Recorded data
•••
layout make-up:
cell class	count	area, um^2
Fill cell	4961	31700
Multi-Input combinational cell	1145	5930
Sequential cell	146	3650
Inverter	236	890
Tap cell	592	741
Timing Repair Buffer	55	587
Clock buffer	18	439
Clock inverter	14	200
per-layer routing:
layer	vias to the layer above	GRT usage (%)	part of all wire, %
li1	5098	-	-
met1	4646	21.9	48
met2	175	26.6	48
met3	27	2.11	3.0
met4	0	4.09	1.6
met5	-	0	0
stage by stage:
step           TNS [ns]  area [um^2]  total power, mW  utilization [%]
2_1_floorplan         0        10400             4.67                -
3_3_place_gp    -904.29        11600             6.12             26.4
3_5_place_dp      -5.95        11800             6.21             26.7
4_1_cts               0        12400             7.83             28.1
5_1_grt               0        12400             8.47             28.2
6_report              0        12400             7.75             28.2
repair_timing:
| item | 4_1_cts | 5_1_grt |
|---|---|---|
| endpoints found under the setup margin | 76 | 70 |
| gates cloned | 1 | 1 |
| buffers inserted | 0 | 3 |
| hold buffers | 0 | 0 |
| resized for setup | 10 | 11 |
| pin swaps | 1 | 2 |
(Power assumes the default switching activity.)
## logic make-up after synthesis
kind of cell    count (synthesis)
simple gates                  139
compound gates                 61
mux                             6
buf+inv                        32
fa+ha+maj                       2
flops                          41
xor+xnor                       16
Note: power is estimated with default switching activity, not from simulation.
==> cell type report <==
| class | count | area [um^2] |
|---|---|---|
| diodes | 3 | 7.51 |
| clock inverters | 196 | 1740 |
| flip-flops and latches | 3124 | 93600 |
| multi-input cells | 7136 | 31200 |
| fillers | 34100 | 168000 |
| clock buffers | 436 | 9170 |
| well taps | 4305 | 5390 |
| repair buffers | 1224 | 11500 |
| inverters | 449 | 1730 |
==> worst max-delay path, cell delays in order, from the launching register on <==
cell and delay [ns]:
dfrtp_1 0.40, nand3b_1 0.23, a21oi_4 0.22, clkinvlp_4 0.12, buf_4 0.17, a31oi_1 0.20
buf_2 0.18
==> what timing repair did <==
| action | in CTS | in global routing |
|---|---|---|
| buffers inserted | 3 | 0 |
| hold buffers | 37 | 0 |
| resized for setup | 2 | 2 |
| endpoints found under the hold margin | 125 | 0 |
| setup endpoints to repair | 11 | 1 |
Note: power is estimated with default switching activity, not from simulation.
### config.mk
export PLATFORM = sky130hd
export DESIGN_NAME = jtcomsc_snd_cmd
export DESIGN_NICKNAME = d
export VERILOG_FILES = /design/src/rtl/jtcomsc_snd_pkg.sv /design/src/rtl/jtcomsc_snd_fifo.sv /design/src/rtl/jtcomsc_snd_cmd.sv
export SDC_FILE = /design/constraint.sdc
export NUM_CORES = 1
export LEC_CHECK = 0
export CAP_MARGIN = 20
export CORE_MARGIN = 2
export CORE_UTILIZATION = 39
export CTS_CLUSTER_DIAMETER = 80
export DETAILED_ROUTE_END_ITERATION = 10
export PLACE_DENSITY = 0.79
export SYNTH_ARGS = -nofsm -noshare
export SYNTH_HDL_FRONTEND = slang
export SYNTH_SLANG_ARGS = --single-unit
### constraint.sdc
create_clock -name clk -period 1.85 [get_ports clk]
set_input_delay 0.2775 -clock clk [delete_from_list [all_inputs] [get_ports clk]]
set_output_delay 0.2775 -clock clk [all_outputs]
set_load 0.02 [all_outputs]
### src/rtl/jtcomsc_snd_pkg.sv
// rtl/jtcomsc_snd_pkg.sv - shared constants for the sound command bridge
// Optional FIFO build: JTCOMSC_SNDCMD_FIFO_EN
package jtcomsc_snd_pkg;

  localparam int SND_DW = 8;

  localparam logic [1:0] INT_IDLE = 2'd0;
  localparam logic [1:0] INT_REQ  = 2'd1;
  localparam logic [1:0] INT_ACKD = 2'd2;

  typedef enum logic [1:0] {
    ST_IDLE = INT_IDLE,
    ST_REQ  = INT_REQ,
    ST_ACKD = INT_ACKD
  } int_state_e;

endpackage

### src/rtl/jtcomsc_snd_fifo.sv
// rtl/jtcomsc_snd_fifo.sv - synchronous command FIFO, built only with JTCOMSC_SNDCMD_FIFO_EN
`ifdef JTCOMSC_SNDCMD_FIFO_EN
module jtcomsc_snd_fifo #(
  parameter int DW = 8,
  parameter int AW = 2
) (
  input  logic          clk,
  input  logic          rst,
  input  logic          push,
  input  logic [DW-1:0] push_data,
  input  logic          pop,
  output logic [DW-1:0] head,
  output logic          full,
  output logic          empty,
  output logic [AW:0]   count,
  output logic [AW:0]   next_count
);

  localparam int DEPTH = 1 << AW;

  logic [DW-1:0] mem_q [DEPTH];
  logic [AW-1:0] wr_ptr_q, wr_ptr_d;
  logic [AW-1:0] rd_ptr_q, rd_ptr_d;
  logic [AW:0]   count_q, count_d;
  logic          push_acc, pop_acc;

  always_comb begin
    full     = count_q[AW];
    empty    = (count_q == '0);
    pop_acc  = pop & ~empty;
    // a full FIFO still accepts a push when the same clk frees a slot
    push_acc = push & (~full | pop_acc);
    wr_ptr_d = wr_ptr_q + AW'(push_acc);
    rd_ptr_d = rd_ptr_q + AW'(pop_acc);
    count_d  = count_q + {{AW{1'b0}}, push_acc} - {{AW{1'b0}}, pop_acc};
    head       = mem_q[rd_ptr_q];
    count      = count_q;
    next_count = count_d;
  end

  always_ff @(posedge clk) begin
    if (rst) begin
      wr_ptr_q <= '0;
      rd_ptr_q <= '0;
      count_q  <= '0;
    end else begin
      wr_ptr_q <= wr_ptr_d;
      rd_ptr_q <= rd_ptr_d;
      count_q  <= count_d;
    end
  end

  always_ff @(posedge clk) begin
    if (!rst && push_acc) mem_q[wr_ptr_q] <= push_data;
  end

endmodule
`endif

### src/rtl/jtcomsc_snd_cmd.sv
// rtl/jtcomsc_snd_cmd.sv - main-CPU to Z80 sound command latch with level /INT
// JTCOMSC_SNDCMD_FIFO_EN selects a FIFO of 2^FIFO_AW commands instead of one register
module jtcomsc_snd_cmd
  import jtcomsc_snd_pkg::*;
#(
  parameter int DW      = SND_DW,
  parameter int FIFO_AW = 2
) (
  input  logic          clk,
  input  logic          rst,
  input  logic          snd_cen,
  input  logic          snd_irq,
  input  logic [DW-1:0] snd_latch,
  input  logic          latch_rd,
  input  logic          m1_n,
  input  logic          iorq_n,
  output logic          snd_int_n,
  output logic [DW-1:0] cmd_dout,
  output logic          cmd_pend,
  output logic          overrun
);

  int_state_e state_q, state_d;
  logic       irq_hist_q, irq_hist_d;
  logic       overrun_q, overrun_d;
  logic       new_cmd, rd, ack, iack_cyc;
  logic       pend_nxt;

  always_comb begin
    irq_hist_d = snd_irq;
    new_cmd    = snd_irq & ~irq_hist_q;
    rd         = latch_rd & snd_cen;
    iack_cyc   = ~m1_n & ~iorq_n;
    ack        = snd_cen & iack_cyc;
  end

`ifdef JTCOMSC_SNDCMD_FIFO_EN
  logic [DW-1:0]    fifo_head;
  logic             fifo_full, fifo_empty;
  logic [FIFO_AW:0] fifo_count, fifo_next_count;

  jtcomsc_snd_fifo #(
    .DW (DW),
    .AW (FIFO_AW)
  ) u_fifo (
    .clk        (clk),
    .rst        (rst),
    .push       (new_cmd),
    .push_data  (snd_latch),
    .pop        (rd),
    .head       (fifo_head),
    .full       (fifo_full),
    .empty      (fifo_empty),
    .count      (fifo_count),
    .next_count (fifo_next_count)
  );

  always_comb begin
    overrun_d = overrun_q | (new_cmd & fifo_full & ~(rd & ~fifo_empty));
    pend_nxt  = (fifo_next_count != '0);
    cmd_pend  = (fifo_count != '0);
    // stale storage is masked so an empty FIFO reads as zero
    cmd_dout  = fifo_empty ? '0 : fifo_head;
  end
`else
  logic [DW-1:0] cmd_q, cmd_d;
  logic          pend_q, pend_d;

  always_comb begin
    cmd_d     = cmd_q;
    pend_d    = pend_q;
    overrun_d = overrun_q;
    if (rd) pend_d = 1'b0;
    if (new_cmd) begin
      cmd_d  = snd_latch;
      pend_d = 1'b1;
      // a read in the same clk retires the old byte, so nothing is lost
      if (pend_q && !rd) overrun_d = 1'b1;
    end
    pend_nxt = pend_d;
    cmd_pend = pend_q;
    cmd_dout = cmd_q;
  end

  always_ff @(posedge clk) begin
    if (rst) begin
      cmd_q  <= '0;
      pend_q <= 1'b0;
    end else begin
      cmd_q  <= cmd_d;
      pend_q <= pend_d;
    end
  end
`endif

  always_comb begin
    state_d = state_q;
    case (state_q)
      ST_IDLE: if (pend_nxt) state_d = ST_REQ;
      ST_REQ: begin
        if (ack)           state_d = ST_ACKD;
        else if (!pend_nxt) state_d = ST_IDLE;
      end
      // leave only once the Z80 acknowledge cycle has ended
      ST_ACKD: if (!iack_cyc) state_d = pend_nxt ? ST_REQ : ST_IDLE;
      default: state_d = ST_IDLE;
    endcase
    snd_int_n = (state_q != ST_REQ);
    overrun   = overrun_q;
  end

  always_ff @(posedge clk) begin
    if (rst) begin
      state_q    <= ST_IDLE;
      irq_hist_q <= 1'b0;
      overrun_q  <= 1'b0;
    end else begin
      state_q    <= state_d;
      irq_hist_q <= irq_hist_d;
      overrun_q  <= overrun_d;
    end
  end

endmodule

; ---- Yosys cells after proc, flatten, opt, wreduce, memory -nomap -nowiden
; Index checks and enable logic that the tools add are counted.
[word_totals]
in_bits = 15
out_inout_bits = 11
register_bits = 13
word_cells = 31
[op_classes]
mux = 8
eq_ne = 6
n_reduce_logical = 5
n_bitwise = 7
[ops]
columns = operator, n
row1 = $mux 2, 4
row2 = $pmux 2 s3, 1
row3 = $and 1x1->1, 4
row4 = $ne 2x2->1 const B, 2
row5 = $mux 1, 3
row6 = $ne 3x3->1 const B, 1
row7 = $not 1->1, 3
row8 = $reduce_and 3->1, 1
row9 = $eq 2x1->1 const B, 1
row10 = $eq 2x2->1 const B, 1
row11 = $logic_not 2->1, 1
row12 = $ne 2x1->1 const B, 1
row13 = $reduce_and 2->1, 1
row14 = $logic_and 1x1->1, 1
row15 = $logic_not 1->1, 1

; ---- Logic depth before layout (Yosys ltp)
[depth]
word_depth = 6
ltp_mapped = 4
ltp_nobuf = 3

; ---- Worst setup path after synthesis
; OpenSTA, ideal clock, no wires.
[synth_timing]
path_kind = reg2reg
startpoint = reg pend_q, in the netlist cmd_pend
endpoint = reg state_q[0]
arrival_ns = 0.946
path_buffers = 0
path_stages_with_launch = 4
setup_slack_ns = 0.844
required_time_ns = 1.791
setup_ns = 0.059
path_cell_list = dfxtp_1 > a21bo_2 > a21oi_4 > and3_1
[synth_between]
elab_chain_cells = 5
elab_cells_between_ends = 8
[synth_lines]
columns = element, line_no
row1 = "start, declared", jtcomsc_snd_cmd.sv:67  ; logic pend_q, pend_d;
row2 = "start signal, assigned", jtcomsc_snd_cmd.sv:91  ; pend_q <= pend_d;
row3 = $mux 1 (*), jtcomsc_snd_cmd.sv:73  ; if (rd) pend_d = 1'b0;
row4 = $mux 1 (*), jtcomsc_snd_cmd.sv:74  ; if (new_cmd) begin
row5 = $mux 1, jtcomsc_snd_cmd.sv:105  ; ST_ACKD: if (!iack_cyc) state_d = pend_nxt ? ST_REQ : ST_IDLE;
row6 = $mux 2, jtcomsc_snd_cmd.sv:105
row7 = $pmux 2 s3, jtcomsc_snd_cmd.sv:98  ; case (state_q)
row8 = "end signal, assigned", jtcomsc_snd_cmd.sv:118  ; state_q <= state_d;
row9 = "end, declared", jtcomsc_snd_cmd.sv:23  ; int_state_e state_q, state_d;
; Mark *: on every way between the ends. The rest lies on a longest branch, timed or not. The select of a mux whose other input is x is not followed.
; A chain may end at the register's enable or synchronous reset.

; ---- Worst setup path in the final report
[layout_timing]
startpoint = reg state_q[0]
endpoint = out snd_int_n
[layout_between]
elab_chain_cells = 1
[layout_lines]
columns = element, line_no
row1 = $ne 2x1->1, jtcomsc_snd_cmd.sv:108  ; snd_int_n = (state_q != ST_REQ);
row2 = "end, declared", jtcomsc_snd_cmd.sv:17  ; output logic snd_int_n,
; No other way between the ends.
•••
Reproduce the lines above, beginning at the line with "dfrtp_1 0.40, nand3b_1" and stopping after the line with "repair | 11 | 1 |", exactly as they are.

dfrtp_1 0.40, nand3b_1 0.23, a21oi_4 0.22, clkinvlp_4 0.12, buf_4 0.17, a31oi_1 0.20
buf_2 0.18
==> what timing repair did <==
| action | in CTS | in global routing |
|---|---|---|
| buffers inserted | 3 | 0 |
| hold buffers | 37 | 0 |
| resized for setup | 2 | 2 |
| endpoints found under the hold margin | 125 | 0 |
| setup endpoints to repair | 11 | 1 |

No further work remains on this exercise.